▶ **Task goal**
Each line containing the string "registers" should be copied out of the entries.
***** Records shown
[src/design/mipsdec_pkg.sv]
`default_nettype none

package mipsdec_pkg;

	// Instruction word geometry
	localparam int unsigned WORD_W  = 32;
	localparam int unsigned REG_W   = 5;
	localparam int unsigned OPC_W   = 6;
	localparam int unsigned KIND_W  = 5;
	localparam int unsigned SIZE_W  = 3;

	localparam logic [REG_W-1:0] LINK_REG = 5'd31;

	// Major opcodes (bits 31..26)
	localparam logic [OPC_W-1:0] OPC_SPECIAL = 6'h00;
	localparam logic [OPC_W-1:0] OPC_REGIMM  = 6'h01;
	localparam logic [OPC_W-1:0] OPC_J       = 6'h02;
	localparam logic [OPC_W-1:0] OPC_JAL     = 6'h03;
	localparam logic [OPC_W-1:0] OPC_BEQ     = 6'h04;
	localparam logic [OPC_W-1:0] OPC_BNE     = 6'h05;
	localparam logic [OPC_W-1:0] OPC_BLEZ    = 6'h06;
	localparam logic [OPC_W-1:0] OPC_BGTZ    = 6'h07;
	localparam logic [OPC_W-1:0] OPC_ADDI    = 6'h08;
	localparam logic [OPC_W-1:0] OPC_ADDIU   = 6'h09;
	localparam logic [OPC_W-1:0] OPC_SLTI    = 6'h0a;
	localparam logic [OPC_W-1:0] OPC_SLTIU   = 6'h0b;
	localparam logic [OPC_W-1:0] OPC_ANDI    = 6'h0c;
	localparam logic [OPC_W-1:0] OPC_ORI     = 6'h0d;
	localparam logic [OPC_W-1:0] OPC_XORI    = 6'h0e;
	localparam logic [OPC_W-1:0] OPC_LUI     = 6'h0f;
	localparam logic [OPC_W-1:0] OPC_COP0    = 6'h10;
	localparam logic [OPC_W-1:0] OPC_LB      = 6'h20;
	localparam logic [OPC_W-1:0] OPC_LH      = 6'h21;
	localparam logic [OPC_W-1:0] OPC_LWL     = 6'h22;
	localparam logic [OPC_W-1:0] OPC_LW      = 6'h23;
	localparam logic [OPC_W-1:0] OPC_LBU     = 6'h24;
	localparam logic [OPC_W-1:0] OPC_LHU     = 6'h25;
	localparam logic [OPC_W-1:0] OPC_LWR     = 6'h26;
	localparam logic [OPC_W-1:0] OPC_SB      = 6'h28;
	localparam logic [OPC_W-1:0] OPC_SH      = 6'h29;
	localparam logic [OPC_W-1:0] OPC_SWL     = 6'h2a;
	localparam logic [OPC_W-1:0] OPC_SW      = 6'h2b;
	localparam logic [OPC_W-1:0] OPC_SWR     = 6'h2e;
	localparam logic [OPC_W-1:0] OPC_CACHE   = 6'h2f;

	// SPECIAL function codes (bits 5..0)
	localparam logic [OPC_W-1:0] FN_SLL     = 6'h00;
	localparam logic [OPC_W-1:0] FN_SRL     = 6'h02;
	localparam logic [OPC_W-1:0] FN_SRA     = 6'h03;
	localparam logic [OPC_W-1:0] FN_SLLV    = 6'h04;
	localparam logic [OPC_W-1:0] FN_SRLV    = 6'h06;
	localparam logic [OPC_W-1:0] FN_SRAV    = 6'h07;
	localparam logic [OPC_W-1:0] FN_JR      = 6'h08;
	localparam logic [OPC_W-1:0] FN_JALR    = 6'h09;
	localparam logic [OPC_W-1:0] FN_MFHI    = 6'h10;
	localparam logic [OPC_W-1:0] FN_MTHI    = 6'h11;
	localparam logic [OPC_W-1:0] FN_MFLO    = 6'h12;
	localparam logic [OPC_W-1:0] FN_MTLO    = 6'h13;
	localparam logic [OPC_W-1:0] FN_MULT    = 6'h18;
	localparam logic [OPC_W-1:0] FN_MULTU   = 6'h19;
	localparam logic [OPC_W-1:0] FN_DIV     = 6'h1a;
	localparam logic [OPC_W-1:0] FN_DIVU    = 6'h1b;
	localparam logic [OPC_W-1:0] FN_ADD     = 6'h20;
	localparam logic [OPC_W-1:0] FN_ADDU    = 6'h21;
	localparam logic [OPC_W-1:0] FN_SUB     = 6'h22;
	localparam logic [OPC_W-1:0] FN_SUBU    = 6'h23;
	localparam logic [OPC_W-1:0] FN_AND     = 6'h24;
	localparam logic [OPC_W-1:0] FN_OR      = 6'h25;
	localparam logic [OPC_W-1:0] FN_XOR     = 6'h26;
	localparam logic [OPC_W-1:0] FN_NOR     = 6'h27;
	localparam logic [OPC_W-1:0] FN_SLT     = 6'h2a;
	localparam logic [OPC_W-1:0] FN_SLTU    = 6'h2b;

	// Micro-operation codes
	typedef enum logic [KIND_W-1:0] {
		OPK_EXEC   = 5'd0,
		OPK_SHL    = 5'd1,
		OPK_SHR    = 5'd2,
		OPK_SAR    = 5'd3,
		OPK_JUMPR  = 5'd4,
		OPK_MFHI   = 5'd5,
		OPK_MTHI   = 5'd6,
		OPK_MFLO   = 5'd7,
		OPK_MTLO   = 5'd8,
		OPK_MULT   = 5'd9,
		OPK_MULTU  = 5'd10,
		OPK_ADD_OV = 5'd11,
		OPK_ADD    = 5'd12,
		OPK_SUB_OV = 5'd13,
		OPK_SUB    = 5'd14,
		OPK_AND    = 5'd15,
		OPK_OR     = 5'd16,
		OPK_XOR    = 5'd17,
		OPK_NOR    = 5'd18,
		OPK_SLT    = 5'd19,
		OPK_SLTU   = 5'd20,
		OPK_BGEZ   = 5'd21,
		OPK_BLTZ   = 5'd22,
		OPK_JUMP   = 5'd23,
		OPK_BEQ    = 5'd24,
		OPK_BNE    = 5'd25,
		OPK_BLEZ   = 5'd26,
		OPK_BGTZ   = 5'd27,
		OPK_CONST  = 5'd28,
		OPK_LOAD   = 5'd29,
		OPK_STORE  = 5'd30
	} op_kind_t;

	// Access sizes
	localparam logic [SIZE_W-1:0] SIZE_NONE = 3'd0;
	localparam logic [SIZE_W-1:0] SIZE_BYTE = 3'd1;
	localparam logic [SIZE_W-1:0] SIZE_HALF = 3'd2;
	localparam logic [SIZE_W-1:0] SIZE_WORD = 3'd4;

	// One decoded micro-operation
	typedef struct packed {
		op_kind_t            kind;
		logic [REG_W-1:0]    dest;
		logic [REG_W-1:0]    src1;
		logic [REG_W-1:0]    src2;
		logic                use_imm;
		logic [WORD_W-1:0]   imm;
		logic [SIZE_W-1:0]   size;
		logic                sext;
		logic                ends;
		logic [WORD_W-1:0]   word;
	} dec_t;

endpackage

`default_nettype wire

[src/design/mipsdec_decode.sv]
`default_nettype none

module mipsdec_decode (
	input  wire logic [mipsdec_pkg::WORD_W-1:0] word,
	output mipsdec_pkg::dec_t                   dec
);
	import mipsdec_pkg::*;

	logic [OPC_W-1:0]  opc;
	logic [OPC_W-1:0]  fn;
	logic [REG_W-1:0]  rs, rt, rd, shamt;
	logic [WORD_W-1:0] imm_sext, imm_zext, br_off, jmp_tgt, upper;

	// Field extraction
	assign opc      = word[31:26];
	assign fn       = word[5:0];
	assign rs       = word[25:21];
	assign rt       = word[20:16];
	assign rd       = word[15:11];
	assign shamt    = word[10:6];
	assign imm_sext = {{16{word[15]}}, word[15:0]};
	assign imm_zext = {16'h0000, word[15:0]};
	assign br_off   = {imm_sext[29:0], 2'b00};
	assign jmp_tgt  = {4'h0, word[25:0], 2'b00};
	assign upper    = {word[15:0], 16'h0000};

	always_comb begin
		dec         = '0;
		dec.kind    = OPK_EXEC;
		dec.dest    = rt;
		dec.src1    = rs;
		dec.src2    = rt;
		dec.use_imm = 1'b0;
		dec.imm     = '0;
		dec.size    = SIZE_NONE;
		dec.sext    = 1'b0;
		dec.ends    = 1'b0;
		dec.word    = word;

		unique case (opc)
			// Register-register group
			OPC_SPECIAL: begin
				dec.dest = rd;
				unique case (fn)
					FN_SLL, FN_SRL, FN_SRA: begin
						dec.kind    = (fn == FN_SLL) ? OPK_SHL :
							(fn == FN_SRL) ? OPK_SHR : OPK_SAR;
						dec.src1    = rt;
						dec.use_imm = 1'b1;
						dec.imm     = {27'd0, shamt};
					end
					FN_SLLV, FN_SRLV, FN_SRAV: begin
						dec.kind = (fn == FN_SLLV) ? OPK_SHL :
							(fn == FN_SRLV) ? OPK_SHR : OPK_SAR;
						dec.src1 = rt;
						dec.src2 = rs;
					end
					FN_JR: begin
						dec.kind = OPK_JUMPR;
						dec.dest = '0;
					end
					FN_JALR: begin
						dec.kind = OPK_JUMPR;
						dec.dest = (rd != '0) ? rd : LINK_REG;
					end
					FN_MFHI:  dec.kind = OPK_MFHI;
					FN_MTHI: begin
						dec.kind = OPK_MTHI;
						dec.dest = '0;
					end
					FN_MFLO:  dec.kind = OPK_MFLO;
					FN_MTLO: begin
						dec.kind = OPK_MTLO;
						dec.dest = '0;
					end
					FN_MULT: begin
						dec.kind = OPK_MULT;
						dec.dest = '0;
					end
					FN_MULTU: begin
						dec.kind = OPK_MULTU;
						dec.dest = '0;
					end
					FN_ADD:   dec.kind = OPK_ADD_OV;
					FN_ADDU:  dec.kind = OPK_ADD;
					FN_SUB:   dec.kind = OPK_SUB_OV;
					FN_SUBU:  dec.kind = OPK_SUB;
					FN_AND:   dec.kind = OPK_AND;
					FN_OR:    dec.kind = OPK_OR;
					FN_XOR:   dec.kind = OPK_XOR;
					FN_NOR:   dec.kind = OPK_NOR;
					FN_SLT:   dec.kind = OPK_SLT;
					FN_SLTU:  dec.kind = OPK_SLTU;
					// divides fall back but keep the block going
					FN_DIV, FN_DIVU: dec.kind = OPK_EXEC;
					default:  dec.ends = 1'b1;
				endcase
			end

			// Compare-with-zero branches, reserved forms end the block
			OPC_REGIMM: begin
				dec.dest = '0;
				dec.imm  = br_off;
				if (rt[3:1] != 3'b000) begin
					dec.ends = 1'b1;
				end else begin
					dec.kind = rt[0] ? OPK_BGEZ : OPK_BLTZ;
					dec.dest = rt[4] ? LINK_REG : '0;
					dec.src2 = '0;
				end
			end

			OPC_J, OPC_JAL: begin
				dec.kind = OPK_JUMP;
				dec.imm  = jmp_tgt;
				dec.dest = (opc == OPC_JAL) ? LINK_REG : '0;
			end

			OPC_BEQ: begin
				dec.kind = OPK_BEQ;
				dec.dest = '0;
				dec.imm  = br_off;
			end
			OPC_BNE: begin
				dec.kind = OPK_BNE;
				dec.dest = '0;
				dec.imm  = br_off;
			end
			OPC_BLEZ: begin
				dec.kind = OPK_BLEZ;
				dec.dest = '0;
				dec.src2 = '0;
				dec.imm  = br_off;
			end
			OPC_BGTZ: begin
				dec.kind = OPK_BGTZ;
				dec.dest = '0;
				dec.src2 = '0;
				dec.imm  = br_off;
			end

			// Immediate arithmetic and logic
			OPC_ADDI, OPC_ADDIU, OPC_SLTI, OPC_SLTIU: begin
				dec.kind    = (opc == OPC_ADDI)  ? OPK_ADD_OV :
					(opc == OPC_ADDIU) ? OPK_ADD :
					(opc == OPC_SLTI)  ? OPK_SLT : OPK_SLTU;
				dec.use_imm = 1'b1;
				dec.imm     = imm_sext;
			end
			OPC_ANDI, OPC_ORI, OPC_XORI: begin
				dec.kind    = (opc == OPC_ANDI) ? OPK_AND :
					(opc == OPC_ORI) ? OPK_OR : OPK_XOR;
				dec.use_imm = 1'b1;
				dec.imm     = imm_zext;
			end
			OPC_LUI: begin
				dec.kind    = OPK_CONST;
				dec.use_imm = 1'b1;
				dec.imm     = upper;
			end

			// Loads
			OPC_LB, OPC_LH, OPC_LW, OPC_LBU, OPC_LHU: begin
				dec.kind    = OPK_LOAD;
				dec.use_imm = 1'b1;
				dec.imm     = imm_sext;
				dec.size    = (opc == OPC_LW) ? SIZE_WORD :
					opc[0] ? SIZE_HALF : SIZE_BYTE;
				dec.sext    = (opc == OPC_LB) || (opc == OPC_LH) || (opc == OPC_LW);
			end

			// Stores
			OPC_SB, OPC_SH, OPC_SW: begin
				dec.kind    = OPK_STORE;
				dec.dest    = '0;
				dec.use_imm = 1'b1;
				dec.imm     = imm_sext;
				dec.size    = (opc == OPC_SW) ? SIZE_WORD :
					(opc == OPC_SH) ? SIZE_HALF : SIZE_BYTE;
			end

			// Unaligned accesses and cache ops fall back, block continues
			OPC_LWL, OPC_LWR, OPC_SWL, OPC_SWR, OPC_CACHE: begin
				dec.imm = imm_sext;
			end

			// Coprocessor 0: only moves from it keep the block going
			OPC_COP0: begin
				dec.imm  = imm_sext;
				dec.ends = (rs != '0);
			end

			default: begin
				dec.imm  = imm_sext;
				dec.ends = 1'b1;
			end
		endcase
	end

endmodule

`default_nettype wire

[src/design/mips_instruction_to_ir_decoder_core.sv]
`default_nettype none

// Channel   Direction  Handshake                 Payload
// -------   ---------  ------------------------  ------------------------------------
// instr     in         instr_valid / instr_stall  instr_word
// dec       out        dec_valid / dec_stall      op_kind .. orig_word (one decoded op)
//
// An accepted word is loaded into the input register, then its decode is loaded into the
// output register. One word is taken every cycle while instr_stall is low; the single
// decode pass lies between the two registers.
// arst_n clears both valid flags; payload registers are not reset.
// While dec_stall holds a word, the input register still takes one more word if it is empty.
module mips_instruction_to_ir_decoder_core (
	input  wire logic                                  clk,
	input  wire logic                                  arst_n,

	input  wire logic                                  instr_valid,
	output      logic                                  instr_stall,
	input  wire logic [mipsdec_pkg::WORD_W-1:0]        instr_word,

	output      logic                                  dec_valid,
	input  wire logic                                  dec_stall,
	output      logic [mipsdec_pkg::KIND_W-1:0]        op_kind,
	output      logic [mipsdec_pkg::REG_W-1:0]         dest_reg,
	output      logic [mipsdec_pkg::REG_W-1:0]         first_source,
	output      logic [mipsdec_pkg::REG_W-1:0]         second_source,
	output      logic                                  uses_immediate,
	output      logic [mipsdec_pkg::WORD_W-1:0]        imm_value,
	output      logic [mipsdec_pkg::SIZE_W-1:0]        access_bytes,
	output      logic                                  sign_extend,
	output      logic                                  end_of_block,
	output      logic [mipsdec_pkg::WORD_W-1:0]        orig_word
);
	import mipsdec_pkg::*;

	logic              valid_s1;
	logic [WORD_W-1:0] word_s1;
	logic              valid_s2;
	dec_t              dec_s2;
	dec_t              dec_next;
	logic              adv_s2;
	logic              adv_s1;

	// Output register takes a new word when empty or being drained
	assign adv_s2      = !valid_s2 || !dec_stall;
	// Input register frees up when its word moves on
	assign adv_s1      = !valid_s1 || adv_s2;
	assign instr_stall = !adv_s1;

	// Input register
	always_ff @(posedge clk or negedge arst_n) begin
		if (!arst_n) begin
			valid_s1 <= 1'b0;
		end else if (adv_s1) begin
			valid_s1 <= instr_valid;
		end
	end

	always_ff @(posedge clk) begin
		if (adv_s1 && instr_valid) begin
			word_s1 <= instr_word;
		end
	end

	// Decode logic
	mipsdec_decode u_decode (
		.word (word_s1),
		.dec  (dec_next)
	);

	// Output register
	always_ff @(posedge clk or negedge arst_n) begin
		if (!arst_n) begin
			valid_s2 <= 1'b0;
		end else if (adv_s2) begin
			valid_s2 <= valid_s1;
		end
	end

	always_ff @(posedge clk) begin
		if (adv_s2 && valid_s1) begin
			dec_s2 <= dec_next;
		end
	end

	assign dec_valid      = valid_s2;
	assign op_kind        = dec_s2.kind;
	assign dest_reg       = dec_s2.dest;
	assign first_source   = dec_s2.src1;
	assign second_source  = dec_s2.src2;
	assign uses_immediate = dec_s2.use_imm;
	assign imm_value      = dec_s2.imm;
	assign access_bytes   = dec_s2.size;
	assign sign_extend    = dec_s2.sext;
	assign end_of_block   = dec_s2.ends;
	assign orig_word      = dec_s2.word;

endmodule

`default_nettype wire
**********
▶ **Output of the exercise**
// decode pass lies between the two registers.
// arst_n clears both valid flags; payload registers are not reset.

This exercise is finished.